Exercise and ADHDTo the average adult with ADHD exercise takes a back seat to almost all other activities. Work, family and friends, errands, sleep and even housework! These activities are important, however so is exercise. Exercise not only helps the longevity of your body, but it helps reduce some of the negative effects of ADHD too. For example, exercise improves your attention, mental focus, memory, mental stamina and allows you to expend pent up energy. Dr Hallowells says  “Exercise stimulates epinephrine, dopamine and serotonin, like meds. So exercising is like taking meds for ADHD in a holistic, natural way”.

So what can you do to make sure exercise is part of your daily life? As well as choosing a form of exercise that is fun for you and one that is convenient, a powerful way is to look to those people who you admire and are inspired by. Perhaps your favourite sports personality or someone who you know personally. There is one particular example of someone we all know who I find very inspiring and that is Barack Obama.

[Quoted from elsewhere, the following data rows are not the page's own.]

$ cat config.mk
export PLATFORM = sky130hd
export DESIGN_NAME = mcih_top
export DESIGN_NICKNAME = d
export VERILOG_FILES = /design/src/common/mcih_pkg.sv /design/src/mcih_top.sv
export SDC_FILE = /design/constraint.sdc
export NUM_CORES = 1
export LEC_CHECK = 0
export BUFFER_PORTS_ARGS = -buffer_cell sky130_fd_sc_hd__buf_2
export CAP_MARGIN = 10
export CORE_MARGIN = 2
export CORE_UTILIZATION = 60
export CTS_CLUSTER_DIAMETER = 40
export DETAILED_ROUTE_END_ITERATION = 7
export PLACE_DENSITY_LB_ADDON = 0.12
export SLEW_MARGIN = 20
export SYNTH_ARGS = -nofsm -noshare
export SYNTH_HDL_FRONTEND = slang
export SYNTH_SLANG_ARGS = --single-unit
$ cat constraint.sdc
create_clock -name i_clk_sys -period 9.7 [get_ports i_clk_sys]
set_clock_uncertainty 0.2 [all_clocks]
set_input_delay 1.455 -clock i_clk_sys [delete_from_list [all_inputs] [get_ports i_clk_sys]]
set_output_delay 1.455 -clock i_clk_sys [all_outputs]
set_load 0.02 [all_outputs]
$ cat src/common/mcih_pkg.sv
package mcih_pkg;
  // timing
  localparam int CLK_PERIOD_NS = 25;
  localparam int REPLY_TIMEOUT_NS = 5000000;
  localparam int REPLY_TIMEOUT_CYC = REPLY_TIMEOUT_NS / CLK_PERIOD_NS;
  // frame layout, bit positions counted from frame sync
  localparam logic [4:0] DATA_BITS = 5'h14;
  localparam logic [4:0] LAST_DATA_POS = 5'h13;
  localparam logic [4:0] LAST_FRAME_POS = 5'h17;
  localparam logic [19:0] DRIVE_FIXED_MASK = 20'h00FFF;
  localparam logic [19:0] DRIVE_MON_MASK = 20'hFF000;
  localparam logic [19:0] CHECK_MASK = 20'hFF040;
  // message codes
  localparam logic [3:0] SLAVE_ADDR_NIB = 4'hA;
  localparam logic [3:0] CMD_IDENT_NIB = 4'h0;
  localparam logic [3:0] CMD_PROG_NIB = 4'h1;
  localparam logic [7:0] HDR_WR_A = 8'h43;
  localparam logic [7:0] HDR_WR_B = 8'h47;
  localparam logic [7:0] HDR_RD_A = 8'h40;
  localparam logic [7:0] HDR_RD_B = 8'h44;
  localparam logic [7:0] IDENT_ADDR_BYTE = 8'hA0;
  localparam logic [7:0] READ_REPLY_ADDR = 8'hA1;
  localparam logic [1:0] IDENT_PREFIX = 2'h1;
  // arbitrary value, not a real part code
  localparam logic [5:0] DESIGN_CODE_DEFAULT = 6'h2A;
  localparam logic [1:0] AUX_PAD = 2'h3;
  localparam logic [1:0] END_FRAMES = 2'h2;
  localparam logic [1:0] REPLY_BYTES = 2'h2;
  localparam logic [1:0] STRAP_WAIT = 2'h3;
  localparam logic [2:0] IDX_DATA = 3'h3;
  localparam int FIFO_DEPTH = 4;
  localparam int BYTE_W = 8;

  typedef struct packed {
    logic [7:0] mon;
    logic [3:0] l1;
    logic mr;
    logic mx;
    logic [5:0] aux;
  } mcih_frame_s;

  typedef enum logic [2:0] {TX_IDLE, TX_SEND, TX_GAP, TX_EOM1, TX_EOM2} mcih_tx_e;
  typedef enum logic [1:0] {CMD_NONE, CMD_IDENT, CMD_PROG} mcih_cmd_e;
endpackage

$ cat src/mcih_top.sv
`timescale 1ns/1ps

////////////////////////////////////////////////////////////////////////////////
module mcih_fifo #(
  parameter int WIDTH = 8,
  parameter int DEPTH = 4
) (
  // clock and reset
  input wire logic i_clk_sys,
  input wire logic i_resetn,
  // fill side
  input wire logic i_in_valid,
  input wire logic [WIDTH-1:0] i_in_data,
  output logic o_in_ready,
  // drain side
  output logic o_out_valid,
  output logic [WIDTH-1:0] o_out_data,
  input wire logic i_out_ready
);
  localparam int AW = (DEPTH > 1) ? $clog2(DEPTH) : 1;
  localparam logic [AW:0] FULL = (AW+1)'(DEPTH);
  localparam logic [AW-1:0] LAST = AW'(DEPTH - 1);
  logic [WIDTH-1:0] mem [DEPTH];
  logic [AW-1:0] wr_ptr;
  logic [AW-1:0] rd_ptr;
  logic [AW:0] count;
  wire push = i_in_valid && o_in_ready;
  wire pop = o_out_valid && i_out_ready;
  wire [AW:0] next_count = count + (AW+1)'(push) - (AW+1)'(pop);
  assign o_out_valid = count != '0;
  assign o_out_data = mem[rd_ptr];

  always_ff @(posedge i_clk_sys or negedge i_resetn)
  begin
    if (!i_resetn)
    begin
      wr_ptr <= '0;
      rd_ptr <= '0;
      count <= '0;
      o_in_ready <= 1'b0;
    end
    else
    begin
      if (push)
        wr_ptr <= (wr_ptr == LAST) ? '0 : wr_ptr + 1'b1;
      if (pop)
        rd_ptr <= (rd_ptr == LAST) ? '0 : rd_ptr + 1'b1;
      count <= next_count;
      o_in_ready <= next_count != FULL;
    end
  end

  always_ff @(posedge i_clk_sys)
  begin
    if (push)
      mem[wr_ptr] <= i_in_data;
  end
endmodule
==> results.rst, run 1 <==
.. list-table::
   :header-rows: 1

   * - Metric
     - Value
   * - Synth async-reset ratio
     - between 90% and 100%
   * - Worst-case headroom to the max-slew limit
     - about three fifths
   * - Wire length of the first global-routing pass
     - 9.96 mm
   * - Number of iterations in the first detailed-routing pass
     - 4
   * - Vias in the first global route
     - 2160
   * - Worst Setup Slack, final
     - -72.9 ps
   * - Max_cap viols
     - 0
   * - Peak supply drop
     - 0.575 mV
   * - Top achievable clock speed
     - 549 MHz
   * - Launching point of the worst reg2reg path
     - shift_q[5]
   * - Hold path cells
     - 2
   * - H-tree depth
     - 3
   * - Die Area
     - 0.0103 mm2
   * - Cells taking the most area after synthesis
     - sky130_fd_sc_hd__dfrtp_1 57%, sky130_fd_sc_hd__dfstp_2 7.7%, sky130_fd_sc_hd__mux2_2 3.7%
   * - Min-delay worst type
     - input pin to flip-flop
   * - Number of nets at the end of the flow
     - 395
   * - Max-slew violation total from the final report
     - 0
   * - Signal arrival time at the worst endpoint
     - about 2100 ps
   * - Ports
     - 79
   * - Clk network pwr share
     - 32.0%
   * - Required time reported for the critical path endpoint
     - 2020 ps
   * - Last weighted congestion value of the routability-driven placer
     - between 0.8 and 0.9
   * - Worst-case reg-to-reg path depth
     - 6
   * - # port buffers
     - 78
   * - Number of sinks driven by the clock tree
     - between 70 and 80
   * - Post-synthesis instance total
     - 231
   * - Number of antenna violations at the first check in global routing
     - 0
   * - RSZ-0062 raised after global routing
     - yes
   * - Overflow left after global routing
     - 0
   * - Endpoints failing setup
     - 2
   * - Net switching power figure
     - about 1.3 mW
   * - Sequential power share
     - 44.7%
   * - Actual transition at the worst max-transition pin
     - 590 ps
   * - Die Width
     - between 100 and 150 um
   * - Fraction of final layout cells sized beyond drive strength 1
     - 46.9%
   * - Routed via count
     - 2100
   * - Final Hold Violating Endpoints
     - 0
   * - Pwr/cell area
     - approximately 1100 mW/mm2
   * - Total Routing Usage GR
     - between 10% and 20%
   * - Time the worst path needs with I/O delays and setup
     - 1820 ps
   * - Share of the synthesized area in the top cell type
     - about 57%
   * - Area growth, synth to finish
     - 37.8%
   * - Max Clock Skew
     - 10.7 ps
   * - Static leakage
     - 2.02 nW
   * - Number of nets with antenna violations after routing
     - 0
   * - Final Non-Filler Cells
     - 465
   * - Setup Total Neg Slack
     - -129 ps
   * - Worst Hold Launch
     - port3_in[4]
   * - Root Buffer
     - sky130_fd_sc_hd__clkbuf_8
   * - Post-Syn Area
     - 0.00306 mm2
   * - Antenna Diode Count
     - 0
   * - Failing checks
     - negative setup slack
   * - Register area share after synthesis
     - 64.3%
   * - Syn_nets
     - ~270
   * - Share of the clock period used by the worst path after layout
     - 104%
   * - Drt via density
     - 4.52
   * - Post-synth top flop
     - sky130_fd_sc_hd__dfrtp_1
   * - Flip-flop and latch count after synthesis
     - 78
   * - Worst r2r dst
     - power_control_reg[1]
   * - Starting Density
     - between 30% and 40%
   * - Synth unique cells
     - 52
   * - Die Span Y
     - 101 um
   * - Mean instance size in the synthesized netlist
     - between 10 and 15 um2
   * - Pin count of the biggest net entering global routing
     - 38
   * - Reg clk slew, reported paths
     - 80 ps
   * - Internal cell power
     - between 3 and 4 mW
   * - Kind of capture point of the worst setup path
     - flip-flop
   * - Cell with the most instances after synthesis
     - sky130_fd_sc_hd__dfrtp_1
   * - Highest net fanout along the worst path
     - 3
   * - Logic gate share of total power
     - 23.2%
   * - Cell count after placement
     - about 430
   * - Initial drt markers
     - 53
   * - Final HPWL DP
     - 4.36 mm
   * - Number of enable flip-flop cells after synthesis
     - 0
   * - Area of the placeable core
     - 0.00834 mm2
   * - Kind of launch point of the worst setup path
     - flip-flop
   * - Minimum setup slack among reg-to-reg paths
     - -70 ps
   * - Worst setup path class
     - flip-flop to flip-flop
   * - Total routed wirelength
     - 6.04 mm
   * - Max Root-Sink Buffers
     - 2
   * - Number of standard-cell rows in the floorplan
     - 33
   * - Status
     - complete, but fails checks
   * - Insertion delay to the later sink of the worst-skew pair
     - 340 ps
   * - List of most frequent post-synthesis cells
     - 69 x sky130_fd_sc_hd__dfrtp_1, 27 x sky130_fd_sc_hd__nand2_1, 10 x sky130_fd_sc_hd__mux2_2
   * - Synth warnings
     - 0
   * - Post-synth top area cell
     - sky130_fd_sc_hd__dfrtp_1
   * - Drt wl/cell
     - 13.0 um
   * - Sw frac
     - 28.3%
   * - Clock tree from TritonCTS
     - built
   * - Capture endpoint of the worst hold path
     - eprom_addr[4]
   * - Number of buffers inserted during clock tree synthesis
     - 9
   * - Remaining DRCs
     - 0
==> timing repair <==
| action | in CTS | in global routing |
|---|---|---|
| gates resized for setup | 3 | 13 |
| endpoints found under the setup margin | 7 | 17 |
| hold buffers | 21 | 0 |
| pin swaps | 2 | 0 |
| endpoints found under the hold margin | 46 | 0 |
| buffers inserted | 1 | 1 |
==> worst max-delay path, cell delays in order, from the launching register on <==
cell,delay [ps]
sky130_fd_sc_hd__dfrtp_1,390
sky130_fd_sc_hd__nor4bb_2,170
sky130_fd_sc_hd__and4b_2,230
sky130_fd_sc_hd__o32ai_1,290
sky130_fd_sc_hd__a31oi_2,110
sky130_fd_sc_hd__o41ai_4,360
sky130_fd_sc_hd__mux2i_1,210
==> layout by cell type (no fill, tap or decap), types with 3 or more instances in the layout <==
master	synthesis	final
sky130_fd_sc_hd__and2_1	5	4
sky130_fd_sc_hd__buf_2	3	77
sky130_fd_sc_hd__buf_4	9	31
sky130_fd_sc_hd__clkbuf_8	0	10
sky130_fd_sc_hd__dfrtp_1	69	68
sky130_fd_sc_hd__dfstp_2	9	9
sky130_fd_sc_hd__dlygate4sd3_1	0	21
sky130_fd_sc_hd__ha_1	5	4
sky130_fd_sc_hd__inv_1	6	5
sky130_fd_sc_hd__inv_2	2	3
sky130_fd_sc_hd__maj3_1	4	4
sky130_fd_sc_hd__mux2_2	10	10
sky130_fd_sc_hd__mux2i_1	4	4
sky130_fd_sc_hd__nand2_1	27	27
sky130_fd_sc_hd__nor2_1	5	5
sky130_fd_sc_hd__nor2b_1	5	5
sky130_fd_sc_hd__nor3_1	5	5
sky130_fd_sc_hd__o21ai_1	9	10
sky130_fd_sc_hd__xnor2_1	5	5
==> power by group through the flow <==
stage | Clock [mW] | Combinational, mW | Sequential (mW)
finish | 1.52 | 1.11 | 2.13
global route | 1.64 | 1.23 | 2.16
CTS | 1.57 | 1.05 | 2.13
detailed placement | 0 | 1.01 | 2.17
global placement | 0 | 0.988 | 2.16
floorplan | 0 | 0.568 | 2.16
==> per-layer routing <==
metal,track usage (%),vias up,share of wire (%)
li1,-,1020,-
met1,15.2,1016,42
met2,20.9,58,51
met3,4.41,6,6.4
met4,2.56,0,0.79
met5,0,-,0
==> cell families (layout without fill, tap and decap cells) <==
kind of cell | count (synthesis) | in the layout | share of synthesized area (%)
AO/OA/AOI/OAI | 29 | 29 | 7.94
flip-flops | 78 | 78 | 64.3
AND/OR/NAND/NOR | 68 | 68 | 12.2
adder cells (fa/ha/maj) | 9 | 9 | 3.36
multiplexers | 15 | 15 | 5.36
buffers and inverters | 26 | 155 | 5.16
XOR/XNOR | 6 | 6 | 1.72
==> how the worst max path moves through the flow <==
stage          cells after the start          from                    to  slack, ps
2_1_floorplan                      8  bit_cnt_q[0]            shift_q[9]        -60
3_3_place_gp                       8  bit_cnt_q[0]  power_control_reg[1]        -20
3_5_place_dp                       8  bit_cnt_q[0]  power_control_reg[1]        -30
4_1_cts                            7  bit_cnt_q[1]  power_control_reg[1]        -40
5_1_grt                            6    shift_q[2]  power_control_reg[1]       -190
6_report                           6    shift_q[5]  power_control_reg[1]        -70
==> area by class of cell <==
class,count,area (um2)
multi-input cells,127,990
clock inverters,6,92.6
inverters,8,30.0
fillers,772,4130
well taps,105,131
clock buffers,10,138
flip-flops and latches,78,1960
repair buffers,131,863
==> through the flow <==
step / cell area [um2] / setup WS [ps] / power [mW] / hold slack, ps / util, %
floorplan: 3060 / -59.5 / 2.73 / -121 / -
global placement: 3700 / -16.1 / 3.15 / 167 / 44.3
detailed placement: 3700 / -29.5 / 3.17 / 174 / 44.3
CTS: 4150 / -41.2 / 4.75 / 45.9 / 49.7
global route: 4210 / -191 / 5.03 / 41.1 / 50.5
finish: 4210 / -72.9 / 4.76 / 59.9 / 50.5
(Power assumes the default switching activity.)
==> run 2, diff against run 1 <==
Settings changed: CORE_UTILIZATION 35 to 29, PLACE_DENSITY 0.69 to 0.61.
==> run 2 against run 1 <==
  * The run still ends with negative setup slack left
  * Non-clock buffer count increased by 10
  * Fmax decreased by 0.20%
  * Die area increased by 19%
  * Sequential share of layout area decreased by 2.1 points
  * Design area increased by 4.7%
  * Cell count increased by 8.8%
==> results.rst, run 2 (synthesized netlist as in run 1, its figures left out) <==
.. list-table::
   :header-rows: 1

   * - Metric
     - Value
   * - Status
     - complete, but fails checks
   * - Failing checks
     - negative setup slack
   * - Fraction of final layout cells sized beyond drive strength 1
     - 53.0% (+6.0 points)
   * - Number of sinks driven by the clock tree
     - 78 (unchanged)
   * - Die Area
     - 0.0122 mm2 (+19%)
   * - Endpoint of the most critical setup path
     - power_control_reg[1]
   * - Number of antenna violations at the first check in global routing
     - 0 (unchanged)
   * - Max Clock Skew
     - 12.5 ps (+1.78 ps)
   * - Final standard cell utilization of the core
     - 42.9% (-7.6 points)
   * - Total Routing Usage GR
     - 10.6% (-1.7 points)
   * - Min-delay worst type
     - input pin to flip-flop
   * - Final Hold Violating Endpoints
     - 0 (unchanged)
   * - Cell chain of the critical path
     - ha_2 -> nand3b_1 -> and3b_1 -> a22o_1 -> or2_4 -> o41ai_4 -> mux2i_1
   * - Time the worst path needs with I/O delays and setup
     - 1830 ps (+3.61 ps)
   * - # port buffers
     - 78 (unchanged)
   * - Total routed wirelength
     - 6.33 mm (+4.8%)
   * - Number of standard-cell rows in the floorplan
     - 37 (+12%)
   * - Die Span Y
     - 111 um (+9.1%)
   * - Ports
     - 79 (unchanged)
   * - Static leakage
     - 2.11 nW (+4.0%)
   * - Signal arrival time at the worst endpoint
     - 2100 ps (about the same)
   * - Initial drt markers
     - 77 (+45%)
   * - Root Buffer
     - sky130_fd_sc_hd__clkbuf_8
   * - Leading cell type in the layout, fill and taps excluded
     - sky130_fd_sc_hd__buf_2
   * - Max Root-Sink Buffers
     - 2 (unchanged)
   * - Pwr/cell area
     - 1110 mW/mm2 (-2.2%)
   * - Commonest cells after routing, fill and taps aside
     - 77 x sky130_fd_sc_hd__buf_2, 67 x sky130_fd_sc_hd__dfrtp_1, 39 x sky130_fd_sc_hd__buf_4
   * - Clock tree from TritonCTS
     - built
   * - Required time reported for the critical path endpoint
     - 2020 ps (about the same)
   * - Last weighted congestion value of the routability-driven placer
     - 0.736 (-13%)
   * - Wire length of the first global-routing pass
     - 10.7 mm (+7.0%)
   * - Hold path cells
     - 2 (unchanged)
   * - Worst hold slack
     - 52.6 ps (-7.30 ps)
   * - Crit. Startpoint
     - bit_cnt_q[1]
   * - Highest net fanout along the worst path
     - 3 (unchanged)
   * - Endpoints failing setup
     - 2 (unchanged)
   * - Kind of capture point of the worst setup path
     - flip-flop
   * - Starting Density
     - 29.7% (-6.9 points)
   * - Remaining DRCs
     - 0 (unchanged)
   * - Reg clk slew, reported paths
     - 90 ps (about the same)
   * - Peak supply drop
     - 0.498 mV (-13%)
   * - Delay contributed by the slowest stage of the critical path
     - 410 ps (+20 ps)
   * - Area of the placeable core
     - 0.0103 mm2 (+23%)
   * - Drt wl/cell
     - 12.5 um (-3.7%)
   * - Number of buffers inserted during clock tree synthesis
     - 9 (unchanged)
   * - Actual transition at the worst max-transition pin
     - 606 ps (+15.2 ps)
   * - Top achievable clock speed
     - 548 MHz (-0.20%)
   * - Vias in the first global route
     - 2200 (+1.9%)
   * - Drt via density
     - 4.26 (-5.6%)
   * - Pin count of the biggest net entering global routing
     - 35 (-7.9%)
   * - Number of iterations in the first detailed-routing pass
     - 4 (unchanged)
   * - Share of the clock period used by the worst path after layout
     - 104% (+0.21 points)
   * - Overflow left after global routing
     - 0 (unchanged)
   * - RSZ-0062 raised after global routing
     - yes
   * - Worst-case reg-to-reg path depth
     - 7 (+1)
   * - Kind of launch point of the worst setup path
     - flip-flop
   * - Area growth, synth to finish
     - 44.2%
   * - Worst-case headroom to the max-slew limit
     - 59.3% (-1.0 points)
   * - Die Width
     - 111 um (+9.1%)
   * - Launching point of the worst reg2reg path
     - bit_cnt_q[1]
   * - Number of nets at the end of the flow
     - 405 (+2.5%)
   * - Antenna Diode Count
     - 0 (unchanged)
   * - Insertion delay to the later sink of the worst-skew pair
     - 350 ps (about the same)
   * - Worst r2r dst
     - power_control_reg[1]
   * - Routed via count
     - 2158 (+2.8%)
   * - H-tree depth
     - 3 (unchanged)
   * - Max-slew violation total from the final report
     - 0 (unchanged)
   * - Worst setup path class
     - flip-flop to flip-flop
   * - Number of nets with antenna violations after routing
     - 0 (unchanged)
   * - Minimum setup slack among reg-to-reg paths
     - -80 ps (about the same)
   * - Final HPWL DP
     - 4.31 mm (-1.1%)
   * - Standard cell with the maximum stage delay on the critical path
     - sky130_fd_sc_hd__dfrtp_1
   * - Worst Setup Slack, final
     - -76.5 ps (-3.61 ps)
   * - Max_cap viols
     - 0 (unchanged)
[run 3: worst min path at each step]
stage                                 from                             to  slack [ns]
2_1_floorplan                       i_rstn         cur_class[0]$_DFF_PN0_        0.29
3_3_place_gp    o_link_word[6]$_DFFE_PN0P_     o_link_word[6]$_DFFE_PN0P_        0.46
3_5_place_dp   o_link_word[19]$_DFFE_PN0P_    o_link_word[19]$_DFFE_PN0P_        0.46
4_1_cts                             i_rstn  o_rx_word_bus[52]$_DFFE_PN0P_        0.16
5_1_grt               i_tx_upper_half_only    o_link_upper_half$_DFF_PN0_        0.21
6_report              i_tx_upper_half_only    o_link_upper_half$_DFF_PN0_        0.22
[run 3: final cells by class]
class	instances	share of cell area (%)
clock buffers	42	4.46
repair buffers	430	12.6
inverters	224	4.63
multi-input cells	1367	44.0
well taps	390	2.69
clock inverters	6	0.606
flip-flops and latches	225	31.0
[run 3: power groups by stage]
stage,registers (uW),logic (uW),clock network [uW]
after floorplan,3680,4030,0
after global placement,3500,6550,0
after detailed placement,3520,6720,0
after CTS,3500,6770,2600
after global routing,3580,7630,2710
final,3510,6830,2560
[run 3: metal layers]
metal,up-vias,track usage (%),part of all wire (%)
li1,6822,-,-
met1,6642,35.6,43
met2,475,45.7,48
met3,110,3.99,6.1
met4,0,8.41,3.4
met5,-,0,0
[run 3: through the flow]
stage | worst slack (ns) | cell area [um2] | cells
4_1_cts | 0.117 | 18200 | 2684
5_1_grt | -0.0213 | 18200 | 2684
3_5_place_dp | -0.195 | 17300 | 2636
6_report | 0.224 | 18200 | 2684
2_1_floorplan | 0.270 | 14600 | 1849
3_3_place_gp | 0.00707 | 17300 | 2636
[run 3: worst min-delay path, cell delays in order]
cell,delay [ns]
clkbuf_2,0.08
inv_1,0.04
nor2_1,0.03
### config.mk
export PLATFORM = sky130hd
export DESIGN_NAME = analog_scan_cells_flat
export DESIGN_NICKNAME = d
export VERILOG_FILES = /design/src/design/ascan_pkg.sv /design/src/design/ascan_if.sv /design/src/design/analog_scan_cells.sv /design/src/flat_wrapper.sv
export VERILOG_INCLUDE_DIRS = /design/src /design/src/design
export SDC_FILE = /design/constraint.sdc
export NUM_CORES = 1
export LEC_CHECK = 0
export BUFFER_PORTS_ARGS = -buffer_cell sky130_fd_sc_hd__buf_2
export CAP_MARGIN = 5
export CORE_MARGIN = 5
export CORE_UTILIZATION = 28
export DETAILED_ROUTE_END_ITERATION = 8
export GPL_TIMING_DRIVEN = 0
export SYNTH_ARGS = -nofsm -noshare
export SYNTH_HDL_FRONTEND = slang
export SYNTH_SLANG_ARGS = --single-unit
### constraint.sdc
create_clock -name clk_i -period 2.6 [get_ports clk_i]
set_input_delay 0.52 -clock clk_i [delete_from_list [all_inputs] [get_ports clk_i]]
set_output_delay 0.52 -clock clk_i [all_outputs]
set_load 0.05 [all_outputs]
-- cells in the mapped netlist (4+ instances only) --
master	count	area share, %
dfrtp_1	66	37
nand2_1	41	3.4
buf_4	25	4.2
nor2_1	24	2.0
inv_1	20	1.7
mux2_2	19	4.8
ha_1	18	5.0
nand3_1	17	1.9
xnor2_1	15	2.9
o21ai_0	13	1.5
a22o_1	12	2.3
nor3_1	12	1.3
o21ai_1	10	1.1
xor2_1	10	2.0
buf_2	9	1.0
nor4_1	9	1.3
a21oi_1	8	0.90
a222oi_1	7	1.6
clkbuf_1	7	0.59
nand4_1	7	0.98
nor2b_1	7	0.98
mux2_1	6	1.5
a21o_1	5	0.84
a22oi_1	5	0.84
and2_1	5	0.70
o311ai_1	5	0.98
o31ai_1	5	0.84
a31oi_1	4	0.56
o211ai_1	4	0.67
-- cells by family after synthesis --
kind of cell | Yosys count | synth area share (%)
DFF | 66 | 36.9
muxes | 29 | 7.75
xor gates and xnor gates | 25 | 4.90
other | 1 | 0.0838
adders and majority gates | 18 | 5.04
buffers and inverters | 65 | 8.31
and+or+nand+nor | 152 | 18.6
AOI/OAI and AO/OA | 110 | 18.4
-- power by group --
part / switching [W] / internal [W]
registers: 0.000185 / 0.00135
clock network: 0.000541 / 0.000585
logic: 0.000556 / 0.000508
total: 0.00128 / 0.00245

On the 4th of November 2008, the eyes of the world were on America and its election day. Barack Obama made history by becoming the first African American president. His political views, beliefs and sincerity resonated with millions worldwide. It was a huge day for him and his young family. Over two years of hard work on the campaign trail culminated on this day. We can only imagine the intense emotions he must have felt. That evening when the results were official, he stood in front of 125,000 people in Chicago and gave a speech that brought people to tears and gave people goose bumps all around the world. I am guessing he didn’t get much sleep that night.

Do you know what Barack did around 6 am the morning of the 5th of November? After this momentous day? He went to the gym. Then he put on a suit and started his day.

Now if anyone could excuse themselves from a visit to the gym that day, it would have been Barack Obama. Some thoughts that might have popped into his mind: I am too tired, too busy, I have just been voted the next president of the United States! Even if those excuses did come to his mind, he went to the gym anyway.

What can you do to make sure you exercise regularly?

  1. Make exercise part of your daily routine so that it would be just as hard not to exercise as not brush your teeth at night.
  2. Think of who inspires you to exercise and use them as a motivation to get you moving.
  3. Give yourself a healthy reward after you exercise.
  4. Next time an excuse pops into your head about not exercising, think of Barack.
  5. Notice and enjoy the benefits that exercise has on your ADHD.